Data items:
┄┄┄┄┄┄

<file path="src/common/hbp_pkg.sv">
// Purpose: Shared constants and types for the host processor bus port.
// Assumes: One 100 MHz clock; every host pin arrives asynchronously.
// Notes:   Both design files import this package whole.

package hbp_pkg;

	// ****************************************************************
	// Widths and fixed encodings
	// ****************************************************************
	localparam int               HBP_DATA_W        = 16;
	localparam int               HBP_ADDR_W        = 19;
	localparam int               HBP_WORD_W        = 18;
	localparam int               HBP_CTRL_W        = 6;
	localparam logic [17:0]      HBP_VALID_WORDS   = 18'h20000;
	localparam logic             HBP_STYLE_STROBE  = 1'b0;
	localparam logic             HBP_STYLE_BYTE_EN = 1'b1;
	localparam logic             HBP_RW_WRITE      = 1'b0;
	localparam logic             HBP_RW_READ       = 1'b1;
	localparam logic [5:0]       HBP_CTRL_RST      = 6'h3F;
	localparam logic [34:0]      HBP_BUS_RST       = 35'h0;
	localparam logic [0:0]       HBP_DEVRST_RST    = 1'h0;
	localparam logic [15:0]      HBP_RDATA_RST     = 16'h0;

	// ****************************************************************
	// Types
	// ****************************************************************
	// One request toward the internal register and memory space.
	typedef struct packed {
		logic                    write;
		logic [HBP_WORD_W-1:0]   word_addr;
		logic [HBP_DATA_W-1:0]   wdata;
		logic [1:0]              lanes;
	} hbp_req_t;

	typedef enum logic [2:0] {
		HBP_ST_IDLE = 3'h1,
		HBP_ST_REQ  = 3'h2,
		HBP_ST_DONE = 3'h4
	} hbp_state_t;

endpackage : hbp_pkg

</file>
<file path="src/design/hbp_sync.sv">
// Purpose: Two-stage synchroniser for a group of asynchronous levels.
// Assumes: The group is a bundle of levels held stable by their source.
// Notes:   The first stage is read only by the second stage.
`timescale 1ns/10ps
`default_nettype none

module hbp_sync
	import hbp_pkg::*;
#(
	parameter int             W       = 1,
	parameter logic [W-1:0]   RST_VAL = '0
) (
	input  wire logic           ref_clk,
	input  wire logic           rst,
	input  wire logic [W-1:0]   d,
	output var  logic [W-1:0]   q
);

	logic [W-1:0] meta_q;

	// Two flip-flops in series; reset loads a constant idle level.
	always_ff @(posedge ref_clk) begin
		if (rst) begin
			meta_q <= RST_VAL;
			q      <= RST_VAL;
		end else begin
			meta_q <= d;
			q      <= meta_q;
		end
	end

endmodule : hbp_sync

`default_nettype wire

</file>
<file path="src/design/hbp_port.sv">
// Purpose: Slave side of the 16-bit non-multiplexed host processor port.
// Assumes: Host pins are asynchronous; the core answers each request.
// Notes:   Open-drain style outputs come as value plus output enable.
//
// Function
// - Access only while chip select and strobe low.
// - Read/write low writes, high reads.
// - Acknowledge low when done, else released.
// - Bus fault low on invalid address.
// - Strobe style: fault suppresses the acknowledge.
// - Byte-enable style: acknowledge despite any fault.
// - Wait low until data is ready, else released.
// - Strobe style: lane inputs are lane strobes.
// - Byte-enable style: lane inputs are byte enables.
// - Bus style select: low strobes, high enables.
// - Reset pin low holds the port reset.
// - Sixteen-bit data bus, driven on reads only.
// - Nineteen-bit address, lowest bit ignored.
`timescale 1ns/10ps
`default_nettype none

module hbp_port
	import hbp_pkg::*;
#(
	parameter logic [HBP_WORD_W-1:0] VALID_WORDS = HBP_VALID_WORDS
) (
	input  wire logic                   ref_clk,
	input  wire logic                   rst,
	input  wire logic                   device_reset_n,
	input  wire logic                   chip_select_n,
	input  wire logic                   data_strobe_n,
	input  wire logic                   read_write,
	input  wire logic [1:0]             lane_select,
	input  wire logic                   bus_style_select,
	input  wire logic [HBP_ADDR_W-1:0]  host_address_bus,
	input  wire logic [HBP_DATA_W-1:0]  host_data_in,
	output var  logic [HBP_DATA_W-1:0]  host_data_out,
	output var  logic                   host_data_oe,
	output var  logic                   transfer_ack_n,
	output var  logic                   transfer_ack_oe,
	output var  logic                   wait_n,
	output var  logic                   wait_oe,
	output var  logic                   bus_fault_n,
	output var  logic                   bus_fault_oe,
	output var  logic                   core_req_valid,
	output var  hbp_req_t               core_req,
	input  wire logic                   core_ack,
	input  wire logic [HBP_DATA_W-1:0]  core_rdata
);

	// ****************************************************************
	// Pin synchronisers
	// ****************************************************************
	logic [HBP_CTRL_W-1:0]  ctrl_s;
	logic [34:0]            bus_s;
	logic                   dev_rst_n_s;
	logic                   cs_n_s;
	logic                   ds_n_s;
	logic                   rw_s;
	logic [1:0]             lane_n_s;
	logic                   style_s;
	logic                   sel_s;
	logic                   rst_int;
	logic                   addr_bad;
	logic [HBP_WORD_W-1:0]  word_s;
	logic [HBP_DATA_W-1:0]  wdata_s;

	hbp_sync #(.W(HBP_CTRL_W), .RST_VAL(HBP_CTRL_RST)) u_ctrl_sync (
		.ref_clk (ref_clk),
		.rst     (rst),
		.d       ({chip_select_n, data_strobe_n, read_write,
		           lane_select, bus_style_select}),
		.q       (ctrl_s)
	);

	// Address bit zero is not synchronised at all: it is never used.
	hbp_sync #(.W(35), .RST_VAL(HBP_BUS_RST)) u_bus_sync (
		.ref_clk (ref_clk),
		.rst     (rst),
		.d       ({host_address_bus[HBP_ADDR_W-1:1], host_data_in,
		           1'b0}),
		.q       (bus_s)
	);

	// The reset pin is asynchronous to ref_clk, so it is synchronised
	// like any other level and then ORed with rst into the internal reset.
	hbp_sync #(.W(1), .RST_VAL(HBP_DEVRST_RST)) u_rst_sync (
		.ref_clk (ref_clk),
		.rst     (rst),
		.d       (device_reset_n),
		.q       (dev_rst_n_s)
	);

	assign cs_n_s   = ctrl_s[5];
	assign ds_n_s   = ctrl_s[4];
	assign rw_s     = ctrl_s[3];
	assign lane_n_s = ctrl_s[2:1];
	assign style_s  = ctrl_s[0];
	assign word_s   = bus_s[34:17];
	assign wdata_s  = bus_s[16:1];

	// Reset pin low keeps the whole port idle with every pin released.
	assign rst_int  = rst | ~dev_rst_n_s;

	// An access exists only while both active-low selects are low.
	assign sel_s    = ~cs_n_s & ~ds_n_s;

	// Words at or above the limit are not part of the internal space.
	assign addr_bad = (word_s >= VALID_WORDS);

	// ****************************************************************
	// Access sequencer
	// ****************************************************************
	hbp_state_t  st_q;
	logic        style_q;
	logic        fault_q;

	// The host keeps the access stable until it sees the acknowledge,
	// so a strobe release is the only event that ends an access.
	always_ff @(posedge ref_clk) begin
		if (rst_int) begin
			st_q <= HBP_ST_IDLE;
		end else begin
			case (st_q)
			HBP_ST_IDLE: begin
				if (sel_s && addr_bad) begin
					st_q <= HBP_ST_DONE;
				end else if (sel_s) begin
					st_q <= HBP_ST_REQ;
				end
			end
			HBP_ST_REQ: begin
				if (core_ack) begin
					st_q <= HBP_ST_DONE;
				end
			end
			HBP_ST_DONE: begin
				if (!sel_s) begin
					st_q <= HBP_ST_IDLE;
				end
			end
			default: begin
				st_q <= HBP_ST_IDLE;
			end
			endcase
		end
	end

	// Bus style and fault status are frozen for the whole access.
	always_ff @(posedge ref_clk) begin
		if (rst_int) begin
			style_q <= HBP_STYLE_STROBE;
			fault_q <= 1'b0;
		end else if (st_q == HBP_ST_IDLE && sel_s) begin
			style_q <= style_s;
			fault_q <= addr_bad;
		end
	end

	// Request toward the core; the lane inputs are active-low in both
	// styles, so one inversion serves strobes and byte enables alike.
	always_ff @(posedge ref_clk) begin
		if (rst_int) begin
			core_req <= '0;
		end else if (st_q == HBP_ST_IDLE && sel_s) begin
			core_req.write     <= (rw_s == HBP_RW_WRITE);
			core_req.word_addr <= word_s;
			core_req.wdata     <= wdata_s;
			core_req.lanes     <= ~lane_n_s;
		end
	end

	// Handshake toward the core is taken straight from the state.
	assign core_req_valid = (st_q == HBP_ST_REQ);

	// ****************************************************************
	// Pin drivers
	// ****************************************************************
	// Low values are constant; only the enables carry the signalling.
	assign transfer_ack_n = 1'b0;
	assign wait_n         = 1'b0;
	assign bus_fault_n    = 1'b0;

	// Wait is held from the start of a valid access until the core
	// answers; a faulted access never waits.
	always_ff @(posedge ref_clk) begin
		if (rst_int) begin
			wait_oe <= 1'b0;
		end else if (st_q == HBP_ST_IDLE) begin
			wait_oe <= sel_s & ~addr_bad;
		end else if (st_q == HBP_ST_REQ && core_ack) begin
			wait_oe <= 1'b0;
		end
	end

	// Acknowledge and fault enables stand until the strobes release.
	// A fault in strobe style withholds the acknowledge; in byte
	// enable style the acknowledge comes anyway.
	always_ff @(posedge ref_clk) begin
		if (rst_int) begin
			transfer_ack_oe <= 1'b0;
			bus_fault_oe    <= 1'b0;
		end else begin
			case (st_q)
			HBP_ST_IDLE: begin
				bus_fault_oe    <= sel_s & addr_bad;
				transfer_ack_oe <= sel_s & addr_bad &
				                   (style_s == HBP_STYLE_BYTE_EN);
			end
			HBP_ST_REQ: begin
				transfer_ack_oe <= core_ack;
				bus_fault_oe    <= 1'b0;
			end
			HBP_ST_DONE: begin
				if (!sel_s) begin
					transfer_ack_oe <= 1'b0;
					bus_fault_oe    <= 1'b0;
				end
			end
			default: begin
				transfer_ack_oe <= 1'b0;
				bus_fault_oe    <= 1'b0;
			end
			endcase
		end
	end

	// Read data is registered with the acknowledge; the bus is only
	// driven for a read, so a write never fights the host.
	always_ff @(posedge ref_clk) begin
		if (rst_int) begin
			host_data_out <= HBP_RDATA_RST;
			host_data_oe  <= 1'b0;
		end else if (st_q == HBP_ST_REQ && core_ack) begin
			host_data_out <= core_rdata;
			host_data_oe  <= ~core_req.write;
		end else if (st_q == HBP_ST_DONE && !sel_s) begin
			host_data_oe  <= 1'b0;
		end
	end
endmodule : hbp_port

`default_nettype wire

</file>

┄┄┄┄┄┄

» **WHAT YOU SHOULD DO**:
The word "Assumes" appears in some lines of the data. Copy every one of those lines.

» **ANSWER SECTION**:
// Assumes: One 100 MHz clock; every host pin arrives asynchronously.
// Assumes: The group is a bundle of levels held stable by their source.
// Assumes: Host pins are asynchronous; the core answers each request.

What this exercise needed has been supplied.